Negli Stati Uniti ci sono stati 10 casi di infezione da Acanthamoeba. Si tratta di un’ameba che può colpire il sistema nervoso centrale portando spesso alla morte. Li descrivono i Cdc statunitensi (Centers for Disease Control and Prevention) in un report pubblicato online, che fa il punto della situazione tra il 1994 e il 2022. Ma come è potuto accadere? Come riporta il Corriere della Sera, i 10 pazienti avevano fatto dei lavaggi nasali prima di ammalarsi. Tutti erano immunodepressi (cinque avevano cancro e due erano malati di Aids) e usavano l’acqua del rubinetto (non sterile) per gli sciacqui. E questa è davvero un’abitudine molto rischiosa per la possibile presenza di amebe nell’acqua. Su dieci, sette sono le persone sopravvissute. “La maggior parte dei pazienti faceva risciacqui da mesi o addirittura anni e almeno la metà utilizzava acqua del rubinetto. Evitare di usare acqua di rubinetto non bollita per i lavaggi nasali può aiutare a prevenire le infezioni invasive da Acanthamoeba, in particolare tra gli immunodepressi”, hanno spiegato gli esperti dei Cdc.
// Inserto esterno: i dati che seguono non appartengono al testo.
<file path="src/rtl/coord_pkg.sv">
// Shared constants, state encoding and helpers for the 3D-to-2D coordinate projector.
package coord_pkg;

    localparam int unsigned FX     = 185;
    localparam int unsigned FY     = 185;
    localparam int unsigned CX     = 105;
    localparam int unsigned CY     = 77;
    localparam int unsigned IMG_W  = 4000;
    localparam int unsigned IMG_H  = 2900;
    localparam int unsigned RATE   = IMG_W / 208;
    localparam int unsigned NUM_W  = 25;
    localparam int unsigned DEN_W  = 16;
    localparam int unsigned CRD_W  = 16;
    localparam int unsigned PROD_W = 32;
    localparam int unsigned CNT_W  = $clog2(NUM_W);

    typedef enum logic [2:0] {
        IDLE  = 3'd0,
        LOAD  = 3'd1,
        DIV_X = 3'd2,
        DIV_Y = 3'd3,
        MAP   = 3'd4,
        DONE  = 3'd5
    } state_e;

    // Scale a quotient to image units; the wide product is clamped before narrowing.
    function automatic logic [CRD_W-1:0] scale_clamp(input logic [NUM_W-1:0] q,
                                                     input logic [CRD_W-1:0] lim);
        logic [PROD_W-1:0] prod;
        prod = PROD_W'(q) * PROD_W'(RATE);
        if (prod > PROD_W'(lim)) begin
            return lim;
        end
        return CRD_W'(prod);
    endfunction

endpackage

</file>
<file path="src/rtl/udiv_serial.sv">
// Restoring divider, one quotient bit per cycle; the start cycle performs the first step.
module udiv_serial
    import coord_pkg::*;
(
    input  logic             clk,
    input  logic             rst_n,
    input  logic             start,
    input  logic [NUM_W-1:0] dividend,
    input  logic [DEN_W-1:0] divisor,
    output logic [NUM_W-1:0] quotient,
    output logic             busy,
    output logic             done_c
);

    logic [DEN_W-1:0] rem_q, rem_d;
    logic [NUM_W-1:0] quo_q, quo_d;
    logic [CNT_W-1:0] cnt_q, cnt_d;
    logic             busy_q, busy_d;

    logic [DEN_W-1:0] src_rem;
    logic [NUM_W-1:0] src_quo;
    logic [DEN_W:0]   trial;
    logic [DEN_W-1:0] step_rem;
    logic [NUM_W-1:0] step_quo;

    // One restoring step from either the fresh dividend or the running registers.
    always_comb begin
        rem_d    = rem_q;
        quo_d    = quo_q;
        cnt_d    = cnt_q;
        busy_d   = busy_q;
        src_rem  = start ? '0 : rem_q;
        src_quo  = start ? dividend : quo_q;
        trial    = {src_rem, src_quo[NUM_W-1]};
        if (trial >= {1'b0, divisor}) begin
            step_rem = DEN_W'(trial - {1'b0, divisor});
            step_quo = {src_quo[NUM_W-2:0], 1'b1};
        end else begin
            step_rem = DEN_W'(trial);
            step_quo = {src_quo[NUM_W-2:0], 1'b0};
        end
        if (start) begin
            rem_d  = step_rem;
            quo_d  = step_quo;
            cnt_d  = CNT_W'(NUM_W - 1);
            busy_d = 1'b1;
        end else if (busy_q) begin
            rem_d = step_rem;
            quo_d = step_quo;
            cnt_d = cnt_q - CNT_W'(1);
            if (cnt_q == CNT_W'(1)) begin
                busy_d = 1'b0;
            end
        end
    end

    // Divider state registers.
    always_ff @(posedge clk) begin
        if (!rst_n) begin
            rem_q  <= '0;
            quo_q  <= '0;
            cnt_q  <= '0;
            busy_q <= 1'b0;
        end else begin
            rem_q  <= rem_d;
            quo_q  <= quo_d;
            cnt_q  <= cnt_d;
            busy_q <= busy_d;
        end
    end

    assign quotient = quo_q;
    assign busy     = busy_q;
    assign done_c   = busy_q && !start && (cnt_q == CNT_W'(1));

endmodule

</file>
<file path="src/rtl/coord_proj_ctrl.sv">
// Projects one 3D sample to clamped, quadrant-mirrored 2D image coordinates.
module coord_proj_ctrl
    import coord_pkg::*;
(
    input  logic        clk,
    input  logic        rst_n,
    input  logic        in_valid,
    output logic        in_ready,
    input  logic [15:0] x,
    input  logic [15:0] y,
    input  logic [15:0] z,
    input  logic [1:0]  quadrant,
    output logic        out_valid,
    input  logic        out_ready,
    output logic [15:0] x_2d,
    output logic [15:0] y_2d,
    output logic        err,
    output logic        busy
);

    state_e           state_q, state_d;
    logic [15:0]      x_q, x_d, y_q, y_d, z_q, z_d;
    logic [1:0]       quad_q, quad_d;
    logic [NUM_W-1:0] nx_q, nx_d, ny_q, ny_d, qx_q, qx_d;
    logic [CRD_W-1:0] x2d_q, x2d_d, y2d_q, y2d_d;
    logic             err_q, err_d;
    logic             out_valid_q, out_valid_d;
    logic             busy_q, busy_d;
    logic             in_ready_q, in_ready_d;

    logic             div_start_c;
    logic [NUM_W-1:0] div_dividend_c;
    logic [NUM_W-1:0] div_quo;
    logic             div_busy;
    logic             div_done_c;
    logic [CRD_W-1:0] tx_c, ty_c;

    udiv_serial u_div (
        .clk      (clk),
        .rst_n    (rst_n),
        .start    (div_start_c),
        .dividend (div_dividend_c),
        .divisor  (z_q),
        .quotient (div_quo),
        .busy     (div_busy),
        .done_c   (div_done_c)
    );

    // Next-state, datapath and output logic.
    always_comb begin
        state_d        = state_q;
        x_d            = x_q;
        y_d            = y_q;
        z_d            = z_q;
        quad_d         = quad_q;
        nx_d           = nx_q;
        ny_d           = ny_q;
        qx_d           = qx_q;
        x2d_d          = x2d_q;
        y2d_d          = y2d_q;
        err_d          = err_q;
        out_valid_d    = out_valid_q;
        div_start_c    = 1'b0;
        div_dividend_c = nx_q;
        tx_c           = '0;
        ty_c           = '0;
        case (state_q)
            IDLE: begin
                if (in_valid) begin
                    x_d     = x;
                    y_d     = y;
                    z_d     = z;
                    quad_d  = quadrant;
                    state_d = LOAD;
                end
            end
            LOAD: begin
                nx_d = NUM_W'(FX) * NUM_W'(x_q) + NUM_W'(CX) * NUM_W'(z_q);
                ny_d = NUM_W'(FY) * NUM_W'(y_q) + NUM_W'(CY) * NUM_W'(z_q);
                if (z_q == 16'd0) begin
                    err_d   = 1'b1;
                    state_d = MAP;
                end else begin
                    state_d = DIV_X;
                end
            end
            DIV_X: begin
                div_dividend_c = nx_q;
                if (!div_busy) begin
                    div_start_c = 1'b1;
                end else if (div_done_c) begin
                    state_d = DIV_Y;
                end
            end
            DIV_Y: begin
                div_dividend_c = ny_q;
                if (!div_busy) begin
                    div_start_c = 1'b1;
                    qx_d        = div_quo;
                end else if (div_done_c) begin
                    state_d = MAP;
                end
            end
            MAP: begin
                if (!err_q) begin
                    tx_c = scale_clamp(qx_q, CRD_W'(IMG_W));
                    ty_c = scale_clamp(div_quo, CRD_W'(IMG_H));
                end
                x2d_d       = (quad_q == 2'd0 || quad_q == 2'd3) ? tx_c : CRD_W'(IMG_W) - tx_c;
                y2d_d       = quad_q[1] ? ty_c : CRD_W'(IMG_H) - ty_c;
                out_valid_d = 1'b1;
                state_d     = DONE;
            end
            DONE: begin
                if (out_ready) begin
                    out_valid_d = 1'b0;
                    err_d       = 1'b0;
                    state_d     = IDLE;
                end
            end
            default: begin
                state_d = IDLE;
            end
        endcase
        busy_d     = (state_d != IDLE);
        in_ready_d = (state_d == IDLE);
    end

    // State and datapath registers.
    always_ff @(posedge clk) begin
        if (!rst_n) begin
            state_q     <= IDLE;
            x_q         <= '0;
            y_q         <= '0;
            z_q         <= '0;
            quad_q      <= '0;
            nx_q        <= '0;
            ny_q        <= '0;
            qx_q        <= '0;
            x2d_q       <= '0;
            y2d_q       <= '0;
            err_q       <= 1'b0;
            out_valid_q <= 1'b0;
            busy_q      <= 1'b0;
            in_ready_q  <= 1'b1;
        end else begin
            state_q     <= state_d;
            x_q         <= x_d;
            y_q         <= y_d;
            z_q         <= z_d;
            quad_q      <= quad_d;
            nx_q        <= nx_d;
            ny_q        <= ny_d;
            qx_q        <= qx_d;
            x2d_q       <= x2d_d;
            y2d_q       <= y2d_d;
            err_q       <= err_d;
            out_valid_q <= out_valid_d;
            busy_q      <= busy_d;
            in_ready_q  <= in_ready_d;
        end
    end

    assign in_ready  = in_ready_q;
    assign out_valid = out_valid_q;
    assign x_2d      = x2d_q;
    assign y_2d      = y2d_q;
    assign err       = err_q;
    assign busy      = busy_q;

endmodule

</file>
<file path="config.mk">
export PLATFORM = sky130hd
export DESIGN_NAME = coord_proj_ctrl
export DESIGN_NICKNAME = d
export VERILOG_FILES = /design/src/rtl/coord_pkg.sv /design/src/rtl/udiv_serial.sv /design/src/rtl/coord_proj_ctrl.sv
export SDC_FILE = /design/constraint.sdc
export NUM_CORES = 1
export LEC_CHECK = 0
export CAP_MARGIN = 15
export CORE_MARGIN = 2
export CORE_UTILIZATION = 40
export DETAILED_ROUTE_END_ITERATION = 10
export GPL_TIMING_DRIVEN = 1
export PLACE_DENSITY_LB_ADDON = 0.2
export SKIP_CTS_REPAIR_TIMING = 1
export SYNTH_ARGS = -nofsm -noshare
export SYNTH_HDL_FRONTEND = slang
export SYNTH_SLANG_ARGS = --single-unit
export TNS_END_PERCENT = 100
</file>
<file path="constraint.sdc">
create_clock -name clk -period 5.48 [get_ports clk]
set_input_delay 0.548 -clock clk [delete_from_list [all_inputs] [get_ports clk]]
set_output_delay 0.548 -clock clk [all_outputs]
set_load 0.02 [all_outputs]
</file>
==> results by group, run 1 <==
Outcome
  • Status: completed

STA
  • RSZ-0062 raised after global routing: yes
  • Worst Tran Pin Value: 1.12 ns
  • Fin crit period: 5.42 ns
  • Clk_skew: 0.0123 ns
  • Setup TNS: 0 ns
  • Final worst path period share: 98.8%
  • Min Hold Slack: 0.457 ns
  • Fmax: ~180 MHz
  • Fin. Hold Viols: 0
  • Final Max Tran Viols: 0
  • Final setup viols: 0
  • Max_slew headroom: 25.1%

Clocking
  • Htree depth: 1
  • CTS sink count: 211
  • Root Driver: clkbuf_16
  • Clock Latency Late Sink: 0.58 ns
  • Reg clk slew, reported paths: 0.06 ns
  • TritonCTS buffer count: 27
  • CTS tree: done
  • Clk buf depth: 3

Setup path
  • Top Family by Delay on Critical Path: adder cells
  • Most used cell, CP: fa_1
  • Max incr delay on CP: just over 0.6 ns
  • Crit Path Max Fanout: 4
  • Crit path buf inv count: 4
  • WS Path Type: reg2reg
  • Worst path slowest cell: fa_1
  • Critical Path AT: slightly below 6 ns
  • CP cell instances: buf_4, fa_1, fa_1, fa_1, inv_1, fa_1, inv_1, fa_1, ha_1, ha_1, buf_4, nand3_1, a2bb2oi_4, a31oi_4, a41o_1, o41ai_4, o21ai_1, xnor2_1, o21ai_1
  • Startpoint Class: flip-flop
  • WP data required: 5.95 ns
  • CP endpoint kind: flip-flop

Synth
  • Top post-synthesis cells by area: fa_1 (20%), ha_1 (18%), dfxtp_1 (17%)
  • Cell variety after synth: 80
  • Synth top area share: about a fifth
  • Syn Nets: 3530
  • Mux contribution to synthesized area: 0.342%
  • Leading cell type by number of instances after synthesis: inv_1
  • Ys Warns: 0
  • Post-synth EDFFs: 0
  • Asr flop ratio synth: 0%
  • Cells after synthesis: 2886
  • Synth Flop Type: dfxtp_1
  • Adder-cell share of the synthesized area: 38.2%
  • Largest family of logic cells by synthesized area: adder cells
  • #FFs+latches synth: about 210
  • Synthesized area: 24200 um2
  • Register area share after synthesis: 17.5%
  • Synth Area in XOR/XNOR: 2.86%
  • Simple-gate share of the synthesized area: a little over an eighth
  • Compound-gate portion of the synthesized area: 17.9%
  • Leading area contributor after synthesis: fa_1
  • Most frequent cells after synthesis: inv_1 (515), ha_1 (345), nand2_1 (324)
  • Mean Syn Cell Area: 8.37 um2

Routing
  • Post-DRT Antenna Nets: 0
  • Pre-antenna DRT Iters: 6
  • Wire length per cell: 18.4 um
  • DR vias: 20700
  • Drt drc: 0
  • Drt initial violations: 1319
  • Total wire length: about 72000 um
  • Routed vias/inst: 5.32

Die
  • # IOs: 90
  • Initial core utilization: 40.2%
  • Die X: around 250 um
  • Die H: 250 um
  • Core area: 60000 um2
  • DIE AREA: about 62000 um2
  • Row count: 90

Flow run
  • Max cap viols: 0

Pwr
  • Static Leak: 13.7 nW
  • PD cells: 381 nW/um2
  • Peak supply drop: 0.277 mV
  • Final Power: 11.0 mW

Global route
  • Largest net degree at the start of global routing: 72
  • First-pass GRT wire length: 115000 um
  • Vias in the first global route: 20900
  • Grt ovf: 0
  • Overall routing resource usage: a little under a quarter
  • Antenna violations before repair: 0

Final layout
  • Layout filler cell count: 5847
  • N_diodes: 0
  • Layout cell share with drive strength beyond 1: 12.8%
  • # nets final: between 3000 and 4000
  • Register area: about 4300 um2
  • Multi-input logic area: 18300 um2
  • Syn-to-layout area delta: 19.8%
  • Layout Utilization: 48.2%

Min path
  • Hold crit path type: reg2reg

Placement
  • GPL Wtd Cong: 0.862
  • # port buffers: 89
  • Half-perimeter wire length after placement: 57000 um
[kinds of logic after synthesis]
group / Yosys count
flip-flops: 211
XOR/XNOR: 79
AND/OR/NAND/NOR: 696
adder cells (fa/ha/maj): 590
multiplexers: 8
AO/OA/AOI/OAI: 673
buffers and inverters: 629
[flip-flops by register name, summed over array words and instances (netlist names), 2 cells and up]
signal	count
nx_q	25
ny_q	25
qx_q	25
u_div.quotient	25
u_div.rem_q	16
x_2d	16
x_q	16
y_2d	16
y_q	16
z_q	16
u_div.cnt_q	5
state_q	3
quad_q	2
[path summary, 6_finish.rpt]
check	from	endpoint	slack, ns	cells past startpoint
worst min-delay path	y_2d[5]	y_2d[5]	0.46	2
worst max-delay path	y_q[7]	ny_q[23]	0.06	19
worst max register to register	y_q[7]	ny_q[23]	0.06	19
worst min register to register	y_2d[5]	y_2d[5]	0.46	2
[placed cells by master (no fill, tap or decap), drive strengths merged, types with 10 or more instances in the layout]
| cell | instances |
|---|---|
| a31oi | 33 |
| inv | 518 |
| xor2 | 21 |
| clkbuf | 33 |
| dfxtp | 211 |
| ha | 345 |
| nor3b | 10 |
| and3 | 12 |
| nand2 | 324 |
| a21oi | 272 |
| o211ai | 14 |
| a21o | 44 |
| clkdlybuf4s50 | 88 |
| nor2b | 18 |
| a211oi | 24 |
| o31ai | 14 |
| o21ai | 98 |
| nor2 | 101 |
| xnor2 | 58 |
| nand3 | 58 |
| nand4 | 15 |
| o21a | 20 |
| buf | 209 |
| fa | 245 |
| and2 | 31 |
| o221ai | 31 |
| or3 | 21 |
| nor4 | 10 |
| a22oi | 23 |
| a2111oi | 10 |
| nand2b | 14 |
| nor3 | 49 |
[layer usage]
metal	part of all wire [%]	global-route usage, %	wire (um)	up-vias
met4	1.8	4.73	1290	0
met2	45	36.6	32100	455
met3	4.6	2.25	3260	64
met5	0	0	0	-
li1	-	-	-	10100
met1	49	33.6	35000	10100
[worst reg2reg max path, delay by kind of cell, from the launching register on]
kind	cells	cell delay (ns)
AOI/OAI and AO/OA	6	1.07
xor gates and xnor gates	1	0.14
adders and majority gates	7	3.18
buffers and inverters	4	0.43
DFF	1	0.37
and+or+nand+nor	1	0.11
[power breakdown]
part,switching (mW),internal [mW],total [mW]
sequential,0.182,1.73,1.91
clock,0.789,1.12,1.90
combinational,3.92,3.30,7.22
total,4.89,6.15,11.0
[stage by stage]
stage,cell area [um2],cells,setup slack (ns)
6_report,28900,3898,0.0647
3_3_place_gp,27100,3843,-0.435
5_1_grt,28900,3898,-0.190
2_1_floorplan,24200,2886,0.00800
3_5_place_dp,27100,3843,-0.382
4_1_cts,28100,3890,-0.425
[layout make-up]
cell class,count,share of cell area [%]
clock buffers,33,2.58
inverters,515,6.69
repair buffers,297,8.62
well taps,782,3.38
clock inverters,14,0.614
flip-flops and latches,211,14.8
multi-input cells,2046,63.3
No activity file was read; power rests on OpenSTA's default activity.
==> run 2: changes to the inputs <==
Settings changed: ABC_CLOCK_PERIOD_IN_PS set to 5480, RECOVER_POWER set to 100.
==> run 2 against run 1 <==
  * The flow now finishes with violations (max-capacitance violations, max-slew violations)
  * Count of clock-buffer cells in the layout is the same
  * Critical path depth grew 1
  * Worst hold slack lost 0.0027 ns
  * Sequential power is essentially flat
  * Die area is the same
  * Final cell count is the same
  * Register-to-register slack lost 0.06 ns
  * Critical path type unchanged
  * Critical endpoint is now nx_q[24]
  * Largest cell class unchanged
  * Largest power group unchanged
==> results by group, run 2 (synthesis results as in run 1) <==
Final layout
  • N_diodes: 0 (unchanged)
  • Commonest non-fill, non-tap cell in the layout: inv_1
  • Design area: 28900 um2 (-0.20%)
  • Register area: 4270 um2 (unchanged)
  • Layout Utilization: 48.1% (-0.098 points)
  • Layout filler cell count: 5856 (+0.15%)
  • Layout cell share with drive strength beyond 1: 12.4% (-0.39 points)
  • Multi-input logic area: 18300 um2 (-0.16%)
  • Syn-to-layout area delta: 19.6%
  • # nets final: 3742 (unchanged)
  • Most frequent cells in the layout: inv_1 (506), nand2_1 (324), ha_1 (310)

Global route
  • Overall routing resource usage: 22.9% (unchanged)
  • Vias in the first global route: 20900 (unchanged)
  • Largest net degree at the start of global routing: 72 (unchanged)
  • Grt ovf: 0 (unchanged)
  • First-pass GRT wire length: 115000 um (unchanged)
  • Antenna violations before repair: 0 (unchanged)

STA
  • Final setup margin: 0.00309 ns (-0.0617 ns)
  • Final worst path period share: 99.9% (+1.1 points)
  • Clk_skew: 0.0130 ns (+0.000714 ns)
  • RSZ-0062 raised after global routing: yes
  • Fin crit period: 5.48 ns (+0.0617 ns)
  • Max_slew headroom: -70.7% (-96 points)
  • Final Max Tran Viols: 171 (+171)
  • Fin. Hold Viols: 0 (unchanged)
  • Final setup viols: 0 (unchanged)
  • Min Hold Slack: 0.454 ns (-0.00275 ns)
  • Worst Tran Pin Value: 2.56 ns (+1.44 ns)
  • Fmax: 183 MHz (-1.1%)

Routing
  • Total wire length: 71600 um (about the same)
  • Drt drc: 0 (unchanged)
  • Post-DRT Antenna Nets: 0 (unchanged)
  • Wire length per cell: 18.4 um (about the same)
  • Routed vias/inst: 5.33 (+0.13%)
  • Pre-antenna DRT Iters: 5 (-1)
  • DR vias: 20800 (+0.13%)
  • Drt initial violations: 1306 (-0.99%)

Pwr
  • NetSw: 4.89 mW (-0.14%)
  • Combinational Power Share: 65.4% (about the same)
  • Clk network pwr share: 17.3% (about the same)
  • Static Leak: 13.8 nW (+0.62%)
  • Pint: 6.14 mW (-0.22%)
  • Sequential fraction of design power: 17.3% (about the same)
  • Net Sw Frac: 44.3% (about the same)
  • Peak supply drop: 0.274 mV (-1.0%)
  • PD cells: 381 nW/um2 (about the same)
  • Final Power: 11.0 mW (-0.18%)

Clocking
  • Htree depth: 1 (unchanged)
  • Clk buf depth: 3 (unchanged)
  • Root Driver: clkbuf_16
  • TritonCTS buffer count: 27 (unchanged)
  • Reg clk slew, reported paths: 0.06 ns (about the same)
  • CTS tree: done
  • CTS sink count: 211 (unchanged)
  • Clock Latency Late Sink: 0.58 ns (about the same)

Setup path
  • Crit Path Max Fanout: 4 (unchanged)
  • Startpoint Class: flip-flop
  • WP data required: 5.93 ns (-0.02 ns)
  • CP endpoint kind: flip-flop
  • WS Path Type: reg2reg
  • Critical Path AT: 5.93 ns (+0.05 ns)
  • Reg2Reg Setup Slack: 0.003 ns (-0.06 ns)

Die
  • DIE AREA: 62400 um2 (unchanged)
  • # IOs: 90 (unchanged)
  • Die H: 250 um (unchanged)
  • Initial core utilization: 40.2% (unchanged)
  • Die X: 250 um (unchanged)
  • Core area: 60000 um2 (unchanged)
  • Row count: 90 (unchanged)

Outcome
  • Failing checks: max-capacitance violations, max-slew violations
  • Status: finished, violations left

Placement
  • Post-DP Area: 27100 um2 (unchanged)
  • # port buffers: 89 (unchanged)
  • GPL Wtd Cong: 0.862 (unchanged)
  • Half-perimeter wire length after placement: 57000 um (unchanged)
  • DP Worst Slack: -0.382 ns (unchanged)

Flow run
  • Max cap viols: 5 (+5)

Min path
  • Hold crit path type: reg2reg
[run 2: worst max-delay path: stages, from the launching register on]
cell	delay (ns)
dfxtp_4	0.36
fa_1	0.51
inv_1	0.05
fa_1	0.49
inv_2	0.05
ha_4	0.23
fa_1	0.55
fa_1	0.42
ha_1	0.32
ha_4	0.28
buf_4	0.10
a21oi_1	0.10
nand4b_1	0.28
a211o_1	0.42
a31oi_2	0.27
and2_4	0.19
a41o_1	0.24
a31oi_4	0.12
o21ai_2	0.14
xnor2_1	0.13
o21ai_1	0.08
[run 2: layout make-up]
class                      instances  share of cell area (%)
clock buffer                      33                    2.59
clock inverter                    14                   0.615
inverter                         515                    6.71
multi-input combinational       2046                    63.4
sequential                       211                    14.8
tap                              782                    3.39
timing repair buffer             297                    8.53
[run 2: metrics by stage]
step | std cells | setup TNS (ns)
2_1_floorplan | 2886 | 0
3_3_place_gp | 3843 | -2.48
3_5_place_dp | 3843 | -2.87
4_1_cts | 3890 | -3.31
5_1_grt | 3898 | -1.39
6_report | 3898 | 0
[run 2: final timing paths]
check        startpoint  depth (start not counted)       end
max reg2reg      x_q[1]                         20  nx_q[24]
min             y_2d[7]                          2   y_2d[7]
max              x_q[1]                         20  nx_q[24]
min reg2reg     y_2d[7]                          2   y_2d[7]
[run 2: power by group through the flow]
stage / combinational (mW) / sequential, mW / clock, mW
3_5_place_dp: 6.22 / 1.94 / 0
2_1_floorplan: 4.25 / 1.91 / 0
3_3_place_gp: 6.18 / 1.93 / 0
4_1_cts: 6.31 / 1.91 / 1.94
6_report: 7.21 / 1.91 / 1.90
5_1_grt: 8.11 / 1.93 / 2.00
[run 2: metal layers]
metal	vias to the layer above	global-route usage, %	wire (um)
li1	10100	-	-
met1	10100	33.6	35000
met2	436	36.6	32000
met3	60	2.25	3240
met4	0	4.73	1290
met5	-	0	0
Questi 10 casi si sono verificati dal 1994 al 2022, ma nove si concentrano nell’ultimo decennio. Va chiarito che non è sicuro il rapporto causa-effetto. Infatti, “non è stato stabilito con certezza che il lavaggio nasale sia la via di trasmissione di tutti i casi analizzati. Soprattutto le persone immunodepresse dovrebbero essere informate sui lavaggi nasali sicuri per prevenire infezioni da ameba”. Il risciacquo con acqua di rubinetto è stato associato a infezioni causate da amebe come Naegleria fowleri e, appunto, Acanthamoeba. Che sono presenti in tutto il mondo nel suolo, laghi, fiumi e nell’acqua di rubinetto. Possono causare cheratite (infezione degli occhi), encefalite granulomatosa amebica (infezione del sistema nervoso centrale), malattie cutanee, rinosinusiti, malattie polmonari, osteomieliti (infezione dell’osso) e infezioni disseminate. Le amebe possono entrare nell’organismo attraverso gli occhi, lesioni e ferite o le vie respiratorie. Le persone a più alto rischio di infezione sono coloro che hanno subito un trapianto di organi o cellule staminali, i pazienti con cancro, Hiv o diabete mellito. Le infezioni da Acanthamoeba (esclusa la cheratite) sono rare e colpiscono dalle tre alle 12 persone all’anno negli Stati Uniti. Ben l’82% può essere fatale.
La diagnosi di cheratite da Acanthamoeba si basa sull’identificazione microbiologica del parassita attraverso la visualizzazione diretta al microscopio e/o crescita all’esame colturale. È richiesto il prelievo di parte di epitelio o di tessuto in disfacimento sui bordi dell’ulcera mediante spatola (scraping corneale). Ma come si cura? A oggi non è stato ancora stabilita una strategia di trattamento precisa. Invece, la cheratite amebica è trattata con antimicrobici a uso topico. Dato che le cisti di Acanthamoeba possono essere molto resistenti alle terapie, sono utilizzati più principi attivi in combinazione. Fra quelli che possono essere prescritti sono inclusi: clorexidina; poliesametilenbiguanide; propamidina; esamidina. Inoltre, possono essere necessari interventi chirurgici. In caso di encefalite potrebbe invece essere utile una combinazione di pentamidina, fluconazolo o itraconazolo, sulfadiazina e flucitosina. Tra gli altri principi attivi potenzialmente utili sono inclusi ketoconazolo; miconazolo; voriconazolo; amfotericina B; paromomicina; polimixina; trimetoprim in combinazione con sulfametossazolo; clotrimazolo; rifampicina.